### WHAT IS REQUIRED
Give back the entries exactly, ending with the "parameter int COARSE_STEP" line.

::: DATA SHOWN :::

===== src/rtl/pulse_sched.sv =====
module pulse_sched
  import pulse_sched_pkg::*;
#(
  parameter int ROWS        = 8,
  parameter int COLS        = 8,
  parameter int CNT_W       = 4,
  parameter int ITER_W      = 16,
  parameter int STEP_W      = 4,
  parameter int COARSE_STEP = 4,
  parameter int FINE_STEP   = 1,
  parameter int RIDX_W      = (ROWS > 1) ? $clog2(ROWS) : 1,
  parameter int CIDX_W      = (COLS > 1) ? $clog2(COLS) : 1
) (
  input  logic              clk,
  input  logic              rstN,
  input  logic              loadEn,
  input  logic              loadMap,
  input  logic [RIDX_W-1:0] loadRow,
  input  logic [CIDX_W-1:0] loadCol,
  input  logic [CNT_W-1:0]  loadVal,
  input  logic              start,
  input  logic              fineMode,
  output logic              pulseValid,
  input  logic              pulseReady,
  output logic [ROWS-1:0]   rowEn,
  output logic [COLS-1:0]   colEn,
  output logic              pulseReset,
  output logic [STEP_W-1:0] stepSize,
  output logic [ITER_W-1:0] iterCount,
  output logic              done
);

  schedStrobe_t strb;
  logic         mapEmpty;

  pulse_sched_ctrl #(
    .ITER_W(ITER_W), .STEP_W(STEP_W),
    .COARSE_STEP(COARSE_STEP), .FINE_STEP(FINE_STEP)
  ) ctrl_i (
    .clk(clk), .rstN(rstN), .loadEn(loadEn), .start(start),
    .fineMode(fineMode), .mapEmpty(mapEmpty), .pulseReady(pulseReady),
    .strb(strb), .pulseValid(pulseValid), .pulseReset(pulseReset),
    .stepSize(stepSize), .iterCount(iterCount), .done(done)
  );

  pulse_sched_dp #(
    .ROWS(ROWS), .COLS(COLS), .CNT_W(CNT_W),
    .RIDX_W(RIDX_W), .CIDX_W(CIDX_W)
  ) dp_i (
    .clk(clk), .rstN(rstN), .strb(strb), .loadMap(loadMap),
    .loadRow(loadRow), .loadCol(loadCol), .loadVal(loadVal),
    .rowEn(rowEn), .colEn(colEn), .mapEmpty(mapEmpty)
  );

endmodule
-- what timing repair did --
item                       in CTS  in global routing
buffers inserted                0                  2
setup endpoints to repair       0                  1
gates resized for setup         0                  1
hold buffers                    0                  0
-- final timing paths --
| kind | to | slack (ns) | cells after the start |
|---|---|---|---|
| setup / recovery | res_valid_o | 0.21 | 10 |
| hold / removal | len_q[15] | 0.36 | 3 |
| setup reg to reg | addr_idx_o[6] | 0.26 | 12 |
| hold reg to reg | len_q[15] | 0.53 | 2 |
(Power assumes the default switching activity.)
File: src/rtl/regbar_bridge.sv
module regbar_bridge
    import regbar_pkg::*;
#(
    parameter int unsigned NUM_PF = 4,
    parameter int unsigned NUM_VF = 8,
    parameter int unsigned OFS_W  = 12,
    parameter int unsigned LEN_W  = 8,
    parameter int unsigned BC_W   = 4,
    parameter int unsigned TAG_W  = 6
) (
    input  logic                                              clk,
    input  logic                                              rst,
    input  logic                                              req_valid,
    output logic                                              req_ready,
    input  logic                                              req_write,
    input  logic [2:0]                                        req_bar,
    input  logic                                              req_vf_active,
    input  logic [$clog2(NUM_PF)-1:0]                         req_pf,
    input  logic [$clog2(NUM_VF)-1:0]                         req_vf,
    input  logic [OFS_W-1:0]                                  req_addr,
    input  logic [LEN_W-1:0]                                  req_len,
    input  logic [BC_W-1:0]                                   req_beats,
    input  logic [63:0]                                       req_wdata,
    input  logic [TAG_W-1:0]                                  req_tag,
    output logic                                              usr_read,
    output logic                                              usr_write,
    output logic [$clog2(NUM_PF)+$clog2(NUM_VF)+OFS_W:0]      usr_address,
    output logic [63:0]                                       usr_writedata,
    output logic [7:0]                                        usr_byteenable,
    output logic [BC_W-1:0]                                   usr_burstcount,
    input  logic                                              usr_waitrequest,
    input  logic [63:0]                                       usr_readdata,
    input  logic                                              usr_readdatavalid,
    output logic                                              cpl_valid,
    output logic [TAG_W-1:0]                                  cpl_tag,
    output logic [2:0]                                        cpl_status,
    output logic [63:0]                                       cpl_data,
    output logic                                              wr_err
);

    localparam int unsigned PF_W = $clog2(NUM_PF);
    localparam int unsigned VF_W = $clog2(NUM_VF);
    localparam int unsigned UA_W = 1 + PF_W + VF_W + OFS_W;

    req_class_e      cls;
    logic [UA_W-1:0] uaddr;

    regbar_screen #(
        .NUM_PF (NUM_PF),
        .NUM_VF (NUM_VF),
        .OFS_W  (OFS_W),
        .LEN_W  (LEN_W),
        .BC_W   (BC_W)
    ) i_screen (
        .bar       (req_bar),
        .vf_active (req_vf_active),
        .pf        (req_pf),
        .vf        (req_vf),
        .offset    (req_addr),
        .len       (req_len),
        .beats     (req_beats),
        .cls       (cls),
        .uaddr     (uaddr)
    );

    regbar_ctrl #(
        .UA_W  (UA_W),
        .TAG_W (TAG_W),
        .BC_W  (BC_W)
    ) i_ctrl (
        .clk               (clk),
        .rst               (rst),
        .req_valid         (req_valid),
        .req_ready         (req_ready),
        .req_write         (req_write),
        .cls               (cls),
        .uaddr             (uaddr),
        .wdata             (req_wdata),
        .tag               (req_tag),
        .usr_read          (usr_read),
        .usr_write         (usr_write),
        .usr_address       (usr_address),
        .usr_writedata     (usr_writedata),
        .usr_byteenable    (usr_byteenable),
        .usr_burstcount    (usr_burstcount),
        .usr_waitrequest   (usr_waitrequest),
        .usr_readdata      (usr_readdata),
        .usr_readdatavalid (usr_readdatavalid),
        .cpl_valid         (cpl_valid),
        .cpl_tag           (cpl_tag),
        .cpl_status        (cpl_status),
        .cpl_data          (cpl_data),
        .wr_err            (wr_err)
    );

endmodule

File: config.mk
export PLATFORM = sky130hd
export DESIGN_NAME = regbar_bridge
export DESIGN_NICKNAME = d
export VERILOG_FILES = /design/src/rtl/regbar_pkg.sv /design/src/rtl/regbar_screen.sv /design/src/rtl/regbar_ctrl.sv /design/src/rtl/regbar_bridge.sv
export SDC_FILE = /design/constraint.sdc
export NUM_CORES = 1
export LEC_CHECK = 0
export CAP_MARGIN = 20
export CORE_MARGIN = 4
export CORE_UTILIZATION = 42
export DETAILED_ROUTE_END_ITERATION = 12
export GPL_TIMING_DRIVEN = 0
export PLACE_DENSITY = 0.81
export REMOVE_ABC_BUFFERS = 1
export SETUP_SLACK_MARGIN = 0.2
export SKIP_LAST_GASP = 1
export SYNTH_ARGS = -nofsm -noshare
export SYNTH_HDL_FRONTEND = slang
export SYNTH_SLANG_ARGS = --single-unit
File: constraint.sdc
create_clock -name clk -period 2.8 [get_ports clk]
set_clock_uncertainty 0.15 [all_clocks]
set_input_delay 0.56 -clock clk [delete_from_list [all_inputs] [get_ports clk]]
set_output_delay 0.56 -clock clk [all_outputs]
set_load 0.01 [all_outputs]
$ cat src/rtl/lrs_timer.sv
`timescale 1ns/1ps
module lrs_timer #(
  parameter int TW = 8
) (
  input  logic          clk,
  input  logic          rst,
  input  logic          load,
  input  logic [TW-1:0] len,
  output logic          expired
);
  logic [TW-1:0] cnt;
  logic          run;

  always_ff @(posedge clk) begin
    if (rst) begin
      cnt     <= '0;
      run     <= 1'b0;
      expired <= 1'b0;
    end else begin
      expired <= 1'b0;
      if (load) begin
        cnt <= len;
        run <= 1'b1;
      end else if (run) begin
        if (cnt <= TW'(1)) begin
          run     <= 1'b0;
          expired <= 1'b1;
        end else begin
          cnt <= cnt - TW'(1);
        end
      end
    end
  end

  AST_TMR_LOAD_IDLE: assert property (@(posedge clk) disable iff (rst)
    load |-> !run);
endmodule

$ cat src/rtl/lrs_phy_if.sv
`timescale 1ns/1ps
module lrs_phy_if #(
  parameter int AW = 16,
  parameter int DW = 16
) (
  input  logic          clk,
  input  logic          rst,
  input  logic          go,
  input  logic          op_we,
  input  logic [AW-1:0] op_addr,
  input  logic [DW-1:0] op_wdata,
  output logic          xfer_done,
  output logic          xfer_err,
  output logic [DW-1:0] xfer_rdata,
  output logic          phy_req,
  output logic          phy_we,
  output logic [AW-1:0] phy_addr,
  output logic [DW-1:0] phy_wdata,
  input  logic [DW-1:0] phy_rdata,
  input  logic          phy_ack,
  input  logic          phy_err
);
  always_ff @(posedge clk) begin
    if (rst) begin
      phy_req    <= 1'b0;
      phy_we     <= 1'b0;
      phy_addr   <= '0;
      phy_wdata  <= '0;
      xfer_done  <= 1'b0;
      xfer_err   <= 1'b0;
      xfer_rdata <= '0;
    end else begin
      xfer_done <= 1'b0;
      if (!phy_req) begin
        if (go) begin
          phy_req   <= 1'b1;
          phy_we    <= op_we;
          phy_addr  <= op_addr;
          phy_wdata <= op_wdata;
        end
      end else if (phy_ack || phy_err) begin
        phy_req    <= 1'b0;
        xfer_done  <= 1'b1;
        xfer_err   <= phy_err;
        xfer_rdata <= phy_rdata;
      end
    end
  end

  AST_REQ_HELD: assert property (@(posedge clk) disable iff (rst)
    (phy_req && !phy_ack && !phy_err) |=>
      (phy_req && $stable(phy_addr) && $stable(phy_we) && $stable(phy_wdata)));
  AST_GO_WHEN_FREE: assert property (@(posedge clk) disable iff (rst)
    go |-> !phy_req);
endmodule

$ cat src/rtl/link_recover_seq.sv
`timescale 1ns/1ps
module link_recover_seq #(
  parameter int CYC_PER_US = 125,
  parameter int POLL_US    = 10,
  parameter int RECOV_US   = 3000,
  parameter int MAX_POLLS  = 2000,
  parameter int WORD_W     = 32,
  parameter int PHY_AW     = 16,
  parameter int PHY_DW     = 16
) (
  input  logic              clk,
  input  logic              rst,
  input  logic              start,
  input  logic [WORD_W-1:0] cap_in,
  input  logic [WORD_W-1:0] state_word,
  input  logic [WORD_W-1:0] link_word,
  input  logic [PHY_DW-1:0] phy_rdata,
  input  logic              phy_ack,
  input  logic              phy_err,
  output logic              cap_we,
  output logic [WORD_W-1:0] cap_wdata,
  output logic              ltssm_en,
  output logic              phy_req,
  output logic              phy_we,
  output logic [PHY_AW-1:0] phy_addr,
  output logic [PHY_DW-1:0] phy_wdata,
  output logic              busy,
  output logic              done,
  output logic              timed_out
);
  import lrs_pkg::*;

  localparam int POLL_CYC  = POLL_US * CYC_PER_US;
  localparam int RECOV_CYC = RECOV_US * CYC_PER_US;
  localparam int LONGEST   = (POLL_CYC > RECOV_CYC) ? POLL_CYC : RECOV_CYC;
  localparam int TW        = $clog2(LONGEST + 1);
  localparam int PW        = $clog2(MAX_POLLS + 1);
  localparam logic [PHY_AW-1:0] A_RX   = PHY_AW'(RXSTAT_ADDR);
  localparam logic [PHY_AW-1:0] A_OVRD = PHY_AW'(OVRD_ADDR);
  localparam logic [PHY_DW-1:0] M_OVRD = PHY_DW'(OVRD_MASK);

  seq_st_t           st;
  logic [PW-1:0]     poll_cnt;
  logic [PHY_DW-1:0] ovrd_val;
  logic              go, op_we;
  logic [PHY_AW-1:0] op_addr;
  logic [PHY_DW-1:0] op_wdata;
  logic              xfer_done, xfer_err;
  logic [PHY_DW-1:0] xfer_rdata;
  logic              tmr_load, tmr_exp;
  logic [TW-1:0]     tmr_len;
  logic              link_up, stalled;

  assign link_up = link_word[LINKUP_BIT] && !link_word[TRAINING_BIT];
  assign stalled = (state_word[STATE_BITS-1:0] == RCVRLOCK_ST);

  logic unused_bits;
  assign unused_bits = ^{cap_in[SPEED_BITS-1:0], state_word[WORD_W-1:STATE_BITS]};

  lrs_phy_if #(.AW(PHY_AW), .DW(PHY_DW)) u_phy (
    .clk(clk), .rst(rst), .go(go), .op_we(op_we), .op_addr(op_addr),
    .op_wdata(op_wdata), .xfer_done(xfer_done), .xfer_err(xfer_err),
    .xfer_rdata(xfer_rdata), .phy_req(phy_req), .phy_we(phy_we),
    .phy_addr(phy_addr), .phy_wdata(phy_wdata), .phy_rdata(phy_rdata),
    .phy_ack(phy_ack), .phy_err(phy_err)
  );

  lrs_timer #(.TW(TW)) u_tmr (
    .clk(clk), .rst(rst), .load(tmr_load), .len(tmr_len), .expired(tmr_exp)
  );

  always_ff @(posedge clk) begin
    if (rst) begin
      st        <= S_IDLE;
      poll_cnt  <= '0;
      ovrd_val  <= '0;
      go        <= 1'b0;
      op_we     <= 1'b0;
      op_addr   <= '0;
      op_wdata  <= '0;
      tmr_load  <= 1'b0;
      tmr_len   <= '0;
      cap_we    <= 1'b0;
      cap_wdata <= '0;
      ltssm_en  <= 1'b0;
      busy      <= 1'b0;
      done      <= 1'b0;
      timed_out <= 1'b0;
    end else begin
      done     <= 1'b0;
      cap_we   <= 1'b0;
      go       <= 1'b0;
      tmr_load <= 1'b0;
      case (st)
        S_IDLE: if (start) begin
          busy      <= 1'b1;
          timed_out <= 1'b0;
          ltssm_en  <= 1'b0;
          cap_we    <= 1'b1;
          cap_wdata <= {cap_in[WORD_W-1:SPEED_BITS], SPEED_BITS'(1)};
          poll_cnt  <= '0;
          st        <= S_ENA;
        end
        S_ENA: begin
          ltssm_en <= 1'b1;
          st       <= S_CHECK;
        end
        S_CHECK: if (link_up) begin
          done <= 1'b1;
          busy <= 1'b0;
          st   <= S_IDLE;
        end else begin
          go      <= 1'b1;
          op_we   <= 1'b0;
          op_addr <= A_RX;
          st      <= S_RXRD;
        end
        S_RXRD: if (xfer_done) begin
          if (!xfer_err && !xfer_rdata[0] && stalled) begin
            go      <= 1'b1;
            op_we   <= 1'b0;
            op_addr <= A_OVRD;
            st      <= S_ORD1;
          end else begin
            tmr_load <= 1'b1;
            tmr_len  <= TW'(POLL_CYC);
            st       <= S_WAIT;
          end
        end
        S_ORD1: if (xfer_done) begin
          if (xfer_err) begin
            tmr_load <= 1'b1;
            tmr_len  <= TW'(POLL_CYC);
            st       <= S_WAIT;
          end else begin
            ovrd_val <= xfer_rdata | M_OVRD;
            go       <= 1'b1;
            op_we    <= 1'b1;
            op_addr  <= A_OVRD;
            op_wdata <= xfer_rdata | M_OVRD;
            st       <= S_OWR1;
          end
        end
        S_OWR1: if (xfer_done) begin
          tmr_load <= 1'b1;
          tmr_len  <= TW'(RECOV_CYC);
          st       <= S_HOLD;
        end
        S_HOLD: if (tmr_exp) begin
          go      <= 1'b1;
          op_we   <= 1'b0;
          op_addr <= A_OVRD;
          st      <= S_ORD2;
        end
        S_ORD2: if (xfer_done) begin
          go       <= 1'b1;
          op_we    <= 1'b1;
          op_addr  <= A_OVRD;
          op_wdata <= (xfer_err ? ovrd_val : xfer_rdata) & ~M_OVRD;
          st       <= S_OWR2;
        end
        S_OWR2: if (xfer_done) begin
          tmr_load <= 1'b1;
          tmr_len  <= TW'(POLL_CYC);
          st       <= S_WAIT;
        end
        S_WAIT: if (tmr_exp) begin
          if (poll_cnt == PW'(MAX_POLLS - 1)) begin
            timed_out <= 1'b1;
            busy      <= 1'b0;
            st        <= S_IDLE;
          end else begin
            poll_cnt <= poll_cnt + PW'(1);
            st       <= S_CHECK;
          end
        end
        default: st <= S_IDLE;
      endcase
    end
  end

  AST_IDLE_NO_REQ: assert property (@(posedge clk) disable iff (rst)
    !busy |-> !phy_req);
  AST_DONE_ENDS_RUN: assert property (@(posedge clk) disable iff (rst)
    done |-> (!busy && !timed_out));
  AST_CAP_BEFORE_EN: assert property (@(posedge clk) disable iff (rst)
    $rose(ltssm_en) |-> $past(cap_we));
  AST_POLL_BOUND: assert property (@(posedge clk) disable iff (rst)
    poll_cnt < PW'(MAX_POLLS));
  AST_WRITE_TARGET: assert property (@(posedge clk) disable iff (rst)
    (phy_req && phy_we) |-> (phy_addr == A_OVRD));
endmodule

:::

### EXERCISE RESPONSE
===== src/rtl/pulse_sched.sv =====
module pulse_sched
  import pulse_sched_pkg::*;
#(
  parameter int ROWS        = 8,
  parameter int COLS        = 8,
  parameter int CNT_W       = 4,
  parameter int ITER_W      = 16,
  parameter int STEP_W      = 4,
  parameter int COARSE_STEP = 4,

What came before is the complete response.